Él tuvo la fortuna de padecer un enfermedad de la cual aprendió que la magia de la navidad no es recibir sino todo lo contrario: dar
Es así cómo en esta nochebuena él no esperará regalos, sino que a eso de la medianoche se enfundará en un abrigo, enrollará sobre su cuello una peluda bufanda y emprenderá con sus padres la apasionante aventura de visitar a un hospital escogido al azar. Allí descubrirá por sí mismo cómo un acto de amor es capaz de iluminar unos ojos apagados por la desesperanza, cambiar un ay por un jaja y transformar un rictus de dolor en una sonrisa.
Mi nieto es un niño afortunado, pues tuvo la fortuna de aprender, a tan temprana edad, que los actos de amor sanan y que él es capaz de transformar al pequeño mundo que lo rodea.
Cuando crezca también aprenderá que estas pequeñas acciones no van a transformar la miseria ni el dolor del mundo; pero sí sabrá que esas huellas van quedando indelebles en el corazón de quien recibe una muestra de afecto.
A veces, a pesar de las buenas intenciones, es difícil cambiar las cosas. El año pasado por esta misma época, el 5 de diciembre, publiqué aquí mismo el artículo Invita un venezolano a tu cena de Navidad.
La respuesta fue un poco agridulce. Por una parte, la invitación tuvo amplia circulación en las redes sociales y en los Facebook de los mismos venezolanos.

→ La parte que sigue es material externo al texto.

What follows belongs to an exercise in optimizing a design on an open flow for small area; a production flow would make more cautious choices.
Only simulation tests tie the RTL to the original design; equivalence was not proved.

==> inputs of run a <==
// branch_predictor
module branch_predictor
#(
    parameter int unsigned XLEN    = branch_predictor_pkg::XLEN,
    parameter int unsigned ENTRIES = 16,
    parameter int unsigned IDX_W   = $clog2(ENTRIES)
)
(
    input  logic            clk,
    input  logic            rst_n,
    input  logic [XLEN-1:0] if_pc,
    output logic            pred_taken,
    output logic [XLEN-1:0] pred_target,
    input  logic            ex_valid,
    input  logic [XLEN-1:0] ex_pc,
    input  logic            ex_is_branch,
    input  logic            ex_is_jump,
    input  logic            ex_taken,
    input  logic [XLEN-1:0] ex_target,
    input  logic            ex_pred_taken,
    input  logic [XLEN-1:0] ex_pred_target,
    output logic            flush,
    output logic [XLEN-1:0] redirect_pc,
    output logic [31:0]     stat_branches,
    output logic [31:0]     stat_mispred
);
    localparam int unsigned TAG_W = XLEN - IDX_W - 2;
    logic [ENTRIES-1:0]              rd_oh, wr_oh, bw_oh;
    logic [3:0]                      inv_lo_n, inv_hi_n;
    logic [ENTRIES-1:0]              valid_all, jmp_all;
    logic [TAG_W-1:0][ENTRIES-1:0]   tag_all;
    logic [XLEN-1:0][ENTRIES-1:0]    tgt_all;
    logic [1:0][ENTRIES-1:0]         bht_all;
    logic                            rd_valid, rd_jmp, rd_bht1;
    logic [TAG_W-1:0]                rd_tag, tx;
    logic [5:0]                      tf;
    logic [3:0]                      th;
    logic                            hit_n, pt_n;
    logic                            is_br, wr_en, inv_en, bht_we, mis, br_inc;
    logic [1:0]                      bht_q [ENTRIES];
    logic [1:0]                      bht_cur, bht_nxt;
    logic                            flush_q;
    assign is_br  = ex_is_branch && !ex_is_jump;
    assign wr_en  = ex_valid && (ex_is_jump || (is_br && ex_taken));
    assign inv_en = ex_valid && !ex_is_branch && !ex_is_jump && ex_pred_taken;
    assign bht_we = ex_valid && is_br;
    assign br_inc = ex_valid && (ex_is_branch || ex_is_jump);
    bp_dec16 u_rd_dec (.idx(if_pc[IDX_W+1:2]), .oh(rd_oh));
    bp_udec  u_u_dec  (.idx(ex_pc[IDX_W+1:2]), .wr_en(wr_en), .bht_we(bht_we),
  ...
clock: 7.0 ns
lec_check: 0
cap_margin: 20
core_margin: 2
core_utilization: 75
place_density: 0.85
slew_margin: 20
synth_hierarchical: 1
standard.sh (not shown) runs the stock make flow with config.mk's settings and CLKGATE_MAP_FILE= SYNTH_SCRIPT=/design/flow/synth_recipe.tcl, a recipe that flattens the netlist after the stock synthesis.
==> flow/flow/run.sh <==
#!/bin/bash
# Layout flow: the standard flow (standard.sh, standard synthesis
# unchanged), with two layout choices made through ORFS variables:
#  - port buffers use the smallest buffer cell, sky130_fd_sc_hd__buf_1;
#  - clock tree built from clkbuf_4/clkbuf_8 in clusters of 16 sinks,
#    without dummy balancing loads.
# All tool output goes to flow.log here; ORFS also keeps per-step logs
# under orfs/logs/.
set -euo pipefail
cd "$(dirname "$0")/.."

export BUFFER_PORTS_ARGS="-buffer_cell sky130_fd_sc_hd__buf_1"
export CTS_ARGS="-sink_clustering_enable -repair_clock_nets -dont_use_dummy_load -buf_list {sky130_fd_sc_hd__clkbuf_8} -sink_clustering_size 20 -sink_clustering_max_diameter 40"

bash standard.sh > flow.log 2>&1
==> run b: changes against run a <==
--- a/flow/design.v
+++ b/flow/design.v
@@ -29,18 +29,18 @@
     assign y = a | b | c | d;
 endmodule
 module bp_g_or3 (input logic a, b, c, output logic y);
     assign y = a | b | c;
 endmodule
 module bp_g_xnor2 (input logic a, b, output logic y);
     assign y = !(a ^ b);
 endmodule
-module bp_g_a221o (input logic a1, a2, b1, b2, c1, output logic y);
-    assign y = (a1 & a2) | (b1 & b2) | c1;
+module bp_g_a21o (input logic a1, a2, b1, output logic y);
+    assign y = (a1 & a2) | b1;
 endmodule
 module bp_g_and4 (input logic a, b, c, d, output logic y);
     assign y = a & b & c & d;
 endmodule
 module bp_g_xor2 (input logic a, b, output logic y);
     assign y = a ^ b;
 endmodule
 module bp_g_a222oi (input logic a1, a2, b1, b2, c1, c2, output logic y);
@@ -104,60 +104,58 @@
 module bp_udec
 (
     input  logic [3:0]  idx,
     input  logic        wr_en,
     input  logic        bht_we,
     input  logic        inv_en,
     output logic [15:0] wr,
     output logic [15:0] bw,
-    output logic [3:0]  lo_n,
-    output logic [3:0]  inv_hi_n
+    output logic [15:0] inv_n
 );
-    logic [3:0] idx_n, hw_n, hb_n;
+    logic [3:0] idx_n, lo_n, hw_n, hb_n, hi_n;
     for (genvar b = 0; b < 4; b++) begin : g_i
         bp_g_inv u_i (.a(idx[b]), .y(idx_n[b]));
     end
     bp_pre4n u_lo (.idx(idx[1:0]), .idx_n(idx_n[1:0]), .y_n(lo_n));
     bp_pre4  u_hw (.idx(idx[3:2]), .idx_n(idx_n[3:2]), .en(wr_en),  .y_n(hw_n));
     bp_pre4  u_hb (.idx(idx[3:2]), .idx_n(idx_n[3:2]), .en(bht_we), .y_n(hb_n));
-    bp_pre4  u_hi (.idx(idx[3:2]), .idx_n(idx_n[3:2]), .en(inv_en), .y_n(inv_hi_n));
+    bp_pre4  u_hi (.idx(idx[3:2]), .idx_n(idx_n[3:2]), .en(inv_en), .y_n(hi_n));
     for (genvar g = 0; g < 16; g++) begin : g_oh
         bp_g_nor2 u_w (.a(lo_n[g % 4]), .b(hw_n[g / 4]), .y(wr[g]));
         bp_g_nor2 u_b (.a(lo_n[g % 4]), .b(hb_n[g / 4]), .y(bw[g]));
+        bp_g_or2  u_v (.a(lo_n[g % 4]), .b(hi_n[g / 4]), .y(inv_n[g]));
     end
 endmodule
 module bp_btb
 #(
     parameter int unsigned ENTRIES = 16,
     parameter int unsigned TAG_W   = 26,
     parameter int unsigned XLEN    = 32
 )
 (
     input  logic               clk,
     input  logic               rst_n,
     input  logic [ENTRIES-1:0] wr_i,      
-    input  logic [3:0]         inv_lo_n_i,  
-    input  logic [3:0]         inv_hi_n_i,  
+    input  logic [ENTRIES-1:0] inv_n_i,   
     input  logic               wr_jmp_i,
     input  logic [TAG_W-1:0]   wr_tag_i,
     input  logic [XLEN-1:0]    wr_target_i,
     output logic [ENTRIES-1:0] valid_o,
     output logic [ENTRIES-1:0] jmp_o,
     output logic [TAG_W-1:0][ENTRIES-1:0] tag_o,     
     output logic [XLEN-1:0][ENTRIES-1:0]  target_o   
 );
     logic [ENTRIES-1:0] valid_q;
     logic [ENTRIES-1:0] jmp_q;
     logic [TAG_W-1:0]   tag_q [ENTRIES];
     logic [XLEN-1:0]    tgt_q [ENTRIES];
     logic [ENTRIES-1:0] valid_d;
     for (genvar g = 0; g < ENTRIES; g++) begin : g_entry
-        bp_g_a221o u_vd (.a1(valid_q[g]), .a2(inv_lo_n_i[g % 4]), .b1(valid_q[g]),
-                         .b2(inv_hi_n_i[g / 4]), .c1(wr_i[g]), .y(valid_d[g]));
+        bp_g_a21o u_vd (.a1(valid_q[g]), .a2(inv_n_i[g]), .b1(wr_i[g]), .y(valid_d[g]));
         always_ff @(posedge clk or negedge rst_n) begin
             if (!rst_n) begin
                 valid_q[g] <= 1'b0;
             end else begin
                 valid_q[g] <= valid_d[g];
             end
         end
         always_ff @(posedge clk) begin
@@ -325,18 +323,17 @@
     input  logic            ex_pred_taken,
     input  logic [XLEN-1:0] ex_pred_target,
     output logic            flush,
     output logic [XLEN-1:0] redirect_pc,
     output logic [31:0]     stat_branches,
     output logic [31:0]     stat_mispred
 );
     localparam int unsigned TAG_W = XLEN - IDX_W - 2;
-    logic [ENTRIES-1:0]              rd_oh, wr_oh, bw_oh;
-    logic [3:0]                      inv_lo_n, inv_hi_n;
+    logic [ENTRIES-1:0]              rd_oh, wr_oh, bw_oh, inv_n;
     logic [ENTRIES-1:0]              valid_all, jmp_all;
     logic [TAG_W-1:0][ENTRIES-1:0]   tag_all;
     logic [XLEN-1:0][ENTRIES-1:0]    tgt_all;
     logic [1:0][ENTRIES-1:0]         bht_all;
     logic                            rd_valid, rd_jmp, rd_bht1;
     logic [TAG_W-1:0]                rd_tag, tx;
     logic [5:0]                      tf;
     logic [3:0]                      th;
@@ -347,28 +344,26 @@
     logic                            flush_q;
     assign is_br  = ex_is_branch && !ex_is_jump;
     assign wr_en  = ex_valid && (ex_is_jump || (is_br && ex_taken));
     assign inv_en = ex_valid && !ex_is_branch && !ex_is_jump && ex_pred_taken;
     assign bht_we = ex_valid && is_br;
     assign br_inc = ex_valid && (ex_is_branch || ex_is_jump);
     bp_dec16 u_rd_dec (.idx(if_pc[IDX_W+1:2]), .oh(rd_oh));
     bp_udec  u_u_dec  (.idx(ex_pc[IDX_W+1:2]), .wr_en(wr_en), .bht_we(bht_we),
-                       .inv_en(inv_en), .wr(wr_oh), .bw(bw_oh),
-                       .lo_n(inv_lo_n), .inv_hi_n(inv_hi_n));
+                       .inv_en(inv_en), .wr(wr_oh), .bw(bw_oh), .inv_n(inv_n));
     bp_btb #(
         .ENTRIES (ENTRIES),
         .TAG_W   (TAG_W),
         .XLEN    (XLEN)
     ) u_btb (
         .clk         (clk),
         .rst_n       (rst_n),
         .wr_i        (wr_oh),
-        .inv_lo_n_i  (inv_lo_n),
-        .inv_hi_n_i  (inv_hi_n),
+        .inv_n_i     (inv_n),
         .wr_jmp_i    (ex_is_jump),
         .wr_tag_i    (ex_pc[XLEN-1:IDX_W+2]),
         .wr_target_i (ex_target),
         .valid_o     (valid_all),
         .jmp_o       (jmp_all),
         .tag_o       (tag_all),
         .target_o    (tgt_all)
     );
==> flow/run.sh (new file) <==
#!/bin/bash
# synth_recipe.tcl (not shown) runs the flow's synth.tcl, then flattens the netlist and writes it again
# the make line also repeats each setting of config.mk as NAME=value (left out here)
make -C /OpenROAD-flow-scripts/flow DESIGN_CONFIG=/design/flow/config.mk WORK_HOME=/design/flow/orfs CLKGATE_MAP_FILE= SYNTH_SCRIPT=/design/flow/synth_recipe.tcl finish
CORE_UTILIZATION = 40   (was 75)
CTS_BUF_LIST = sky130_fd_sc_hd__clkbuf_4 sky130_fd_sc_hd__clkbuf_8   (was default)
CTS_CLUSTER_DIAMETER = 60   (was default)
CTS_CLUSTER_SIZE = 16   (was default)
PLACE_DENSITY = default   (was 0.85)
removed: flow/flow/run.sh
removed: flow/standard.sh
==> run c: changes against run a <==
--- a/flow/design.v
+++ b/flow/design.v
@@ -29,18 +29,18 @@
     assign y = a | b | c | d;
 endmodule
 module bp_g_or3 (input logic a, b, c, output logic y);
     assign y = a | b | c;
 endmodule
 module bp_g_xnor2 (input logic a, b, output logic y);
     assign y = !(a ^ b);
 endmodule
-module bp_g_a221o (input logic a1, a2, b1, b2, c1, output logic y);
-    assign y = (a1 & a2) | (b1 & b2) | c1;
+module bp_g_a21o (input logic a1, a2, b1, output logic y);
+    assign y = (a1 & a2) | b1;
 endmodule
 module bp_g_and4 (input logic a, b, c, d, output logic y);
     assign y = a & b & c & d;
 endmodule
 module bp_g_xor2 (input logic a, b, output logic y);
     assign y = a ^ b;
 endmodule
 module bp_g_a222oi (input logic a1, a2, b1, b2, c1, c2, output logic y);
@@ -104,60 +104,58 @@
 module bp_udec
 (
     input  logic [3:0]  idx,
     input  logic        wr_en,
     input  logic        bht_we,
     input  logic        inv_en,
     output logic [15:0] wr,
     output logic [15:0] bw,
-    output logic [3:0]  lo_n,
-    output logic [3:0]  inv_hi_n
+    output logic [15:0] inv_n
 );
-    logic [3:0] idx_n, hw_n, hb_n;
+    logic [3:0] idx_n, lo_n, hw_n, hb_n, hi_n;
     for (genvar b = 0; b < 4; b++) begin : g_i
         bp_g_inv u_i (.a(idx[b]), .y(idx_n[b]));
     end
     bp_pre4n u_lo (.idx(idx[1:0]), .idx_n(idx_n[1:0]), .y_n(lo_n));
     bp_pre4  u_hw (.idx(idx[3:2]), .idx_n(idx_n[3:2]), .en(wr_en),  .y_n(hw_n));
     bp_pre4  u_hb (.idx(idx[3:2]), .idx_n(idx_n[3:2]), .en(bht_we), .y_n(hb_n));
-    bp_pre4  u_hi (.idx(idx[3:2]), .idx_n(idx_n[3:2]), .en(inv_en), .y_n(inv_hi_n));
+    bp_pre4  u_hi (.idx(idx[3:2]), .idx_n(idx_n[3:2]), .en(inv_en), .y_n(hi_n));
     for (genvar g = 0; g < 16; g++) begin : g_oh
         bp_g_nor2 u_w (.a(lo_n[g % 4]), .b(hw_n[g / 4]), .y(wr[g]));
         bp_g_nor2 u_b (.a(lo_n[g % 4]), .b(hb_n[g / 4]), .y(bw[g]));
+        bp_g_or2  u_v (.a(lo_n[g % 4]), .b(hi_n[g / 4]), .y(inv_n[g]));
     end
 endmodule
 module bp_btb
 #(
     parameter int unsigned ENTRIES = 16,
     parameter int unsigned TAG_W   = 26,
     parameter int unsigned XLEN    = 32
 )
 (
     input  logic               clk,
     input  logic               rst_n,
     input  logic [ENTRIES-1:0] wr_i,      
-    input  logic [3:0]         inv_lo_n_i,  
-    input  logic [3:0]         inv_hi_n_i,  
+    input  logic [ENTRIES-1:0] inv_n_i,   
     input  logic               wr_jmp_i,
     input  logic [TAG_W-1:0]   wr_tag_i,
     input  logic [XLEN-1:0]    wr_target_i,
     output logic [ENTRIES-1:0] valid_o,
     output logic [ENTRIES-1:0] jmp_o,
     output logic [TAG_W-1:0][ENTRIES-1:0] tag_o,     
     output logic [XLEN-1:0][ENTRIES-1:0]  target_o   
 );
     logic [ENTRIES-1:0] valid_q;
     logic [ENTRIES-1:0] jmp_q;
     logic [TAG_W-1:0]   tag_q [ENTRIES];
     logic [XLEN-1:0]    tgt_q [ENTRIES];
     logic [ENTRIES-1:0] valid_d;
     for (genvar g = 0; g < ENTRIES; g++) begin : g_entry
-        bp_g_a221o u_vd (.a1(valid_q[g]), .a2(inv_lo_n_i[g % 4]), .b1(valid_q[g]),
-                         .b2(inv_hi_n_i[g / 4]), .c1(wr_i[g]), .y(valid_d[g]));
+        bp_g_a21o u_vd (.a1(valid_q[g]), .a2(inv_n_i[g]), .b1(wr_i[g]), .y(valid_d[g]));
         always_ff @(posedge clk or negedge rst_n) begin
             if (!rst_n) begin
                 valid_q[g] <= 1'b0;
             end else begin
                 valid_q[g] <= valid_d[g];
             end
         end
         always_ff @(posedge clk) begin
@@ -325,18 +323,17 @@
     input  logic            ex_pred_taken,
     input  logic [XLEN-1:0] ex_pred_target,
     output logic            flush,
     output logic [XLEN-1:0] redirect_pc,
     output logic [31:0]     stat_branches,
     output logic [31:0]     stat_mispred
 );
     localparam int unsigned TAG_W = XLEN - IDX_W - 2;
-    logic [ENTRIES-1:0]              rd_oh, wr_oh, bw_oh;
-    logic [3:0]                      inv_lo_n, inv_hi_n;
+    logic [ENTRIES-1:0]              rd_oh, wr_oh, bw_oh, inv_n;
     logic [ENTRIES-1:0]              valid_all, jmp_all;
     logic [TAG_W-1:0][ENTRIES-1:0]   tag_all;
     logic [XLEN-1:0][ENTRIES-1:0]    tgt_all;
     logic [1:0][ENTRIES-1:0]         bht_all;
     logic                            rd_valid, rd_jmp, rd_bht1;
     logic [TAG_W-1:0]                rd_tag, tx;
     logic [5:0]                      tf;
     logic [3:0]                      th;
@@ -347,28 +344,26 @@
     logic                            flush_q;
     assign is_br  = ex_is_branch && !ex_is_jump;
     assign wr_en  = ex_valid && (ex_is_jump || (is_br && ex_taken));
     assign inv_en = ex_valid && !ex_is_branch && !ex_is_jump && ex_pred_taken;
     assign bht_we = ex_valid && is_br;
     assign br_inc = ex_valid && (ex_is_branch || ex_is_jump);
     bp_dec16 u_rd_dec (.idx(if_pc[IDX_W+1:2]), .oh(rd_oh));
     bp_udec  u_u_dec  (.idx(ex_pc[IDX_W+1:2]), .wr_en(wr_en), .bht_we(bht_we),
-                       .inv_en(inv_en), .wr(wr_oh), .bw(bw_oh),
-                       .lo_n(inv_lo_n), .inv_hi_n(inv_hi_n));
+                       .inv_en(inv_en), .wr(wr_oh), .bw(bw_oh), .inv_n(inv_n));
     bp_btb #(
         .ENTRIES (ENTRIES),
         .TAG_W   (TAG_W),
         .XLEN    (XLEN)
     ) u_btb (
         .clk         (clk),
         .rst_n       (rst_n),
         .wr_i        (wr_oh),
-        .inv_lo_n_i  (inv_lo_n),
-        .inv_hi_n_i  (inv_hi_n),
+        .inv_n_i     (inv_n),
         .wr_jmp_i    (ex_is_jump),
         .wr_tag_i    (ex_pc[XLEN-1:IDX_W+2]),
         .wr_target_i (ex_target),
         .valid_o     (valid_all),
         .jmp_o       (jmp_all),
         .tag_o       (tag_all),
         .target_o    (tgt_all)
     );
==> flow/flow/run.sh (replaced) <==
#!/bin/bash
# Layout flow: the standard flow (standard.sh, standard synthesis
# unchanged), with two layout choices made through ORFS variables:
#  - port buffers use the smallest buffer cell, sky130_fd_sc_hd__buf_1;
#  - clock tree built from clkbuf_4/clkbuf_8 in clusters of 16 sinks,
#    without dummy balancing loads.
# All tool output goes to flow.log here; ORFS also keeps per-step logs
# under orfs/logs/.
set -euo pipefail
cd "$(dirname "$0")/.."

export BUFFER_PORTS_ARGS="-buffer_cell sky130_fd_sc_hd__buf_1"
export CTS_ARGS="-sink_clustering_enable -repair_clock_nets -dont_use_dummy_load -buf_list {sky130_fd_sc_hd__clkbuf_4 sky130_fd_sc_hd__clkbuf_8} -sink_clustering_size 16 -sink_clustering_max_diameter 60"

bash standard.sh > flow.log 2>&1
CORE_UTILIZATION = 40   (was 75)
PLACE_DENSITY = default   (was 0.85)
==> run d: changes against run a <==
==> flow/flow/run.sh (replaced) <==
#!/bin/bash
# Layout flow: the standard flow (standard.sh, standard synthesis
# unchanged), with two layout choices made through ORFS variables:
#  - port buffers use the smallest buffer cell, sky130_fd_sc_hd__buf_1;
#  - clock tree built from clkbuf_4/clkbuf_8 in clusters of 16 sinks,
#    without dummy balancing loads.
# All tool output goes to flow.log here; ORFS also keeps per-step logs
# under orfs/logs/.
set -euo pipefail
cd "$(dirname "$0")/.."

export BUFFER_PORTS_ARGS="-buffer_cell sky130_fd_sc_hd__buf_1"
export CTS_ARGS="-sink_clustering_enable -repair_clock_nets -dont_use_dummy_load -buf_list {sky130_fd_sc_hd__clkbuf_4 sky130_fd_sc_hd__clkbuf_8} -sink_clustering_size 18 -sink_clustering_max_diameter 60"

bash standard.sh > flow.log 2>&1
==> flow_summary.json <==
{
  "status": "complete, no violations",
  "worst_pin_slew_ps": 1230,
  "wl_met2_mm": 50.9,
  "fin_nets": 2700,
  "finClkSkew_ps": 57.6,
  "r2r-start": "u_st_mis.q_r[7]",
  "synth_nets": 2238
}
The numbers above come from run a.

Pero alguien escribió un comentario acerca de mi nota: “eso, sigámonos echando un problema que no es nuestro encima. Aquí no podemos ni con nosotros mismos, no hay trabajo ni para nosotros…”.
Muchos me llamaron o escribieron felicitándome por la idea, pero no invitaron a nadie a su mesa. Otro llevó a su hogar a la empleada que todos los días le servía el almuerzo en el restaurante. Yo invité a dos muchachos que vendían perros calientes en un carrito sobre la Avenida Bolívar de Armenia (una mesa con rodachinas) en la calle. Muy amablemente me explicaron que no podrían asistir, porque esa noche era una de las mejores para vender. Yo entendí la situación y en cambio les obsequié un dinero para que celebraran su cena otro día.
Varios días después, me encontré con uno de ellos. "¿Qué pasó con su amigo?", le pregunté. "Con el dinero que usted nos dio pusimos la cuota inicial para otro cacharrito, ahora cada de nosotros tiene su propio negocio", me respondió.
¡Feliz navidad a todos los habitantes de Las2orillas!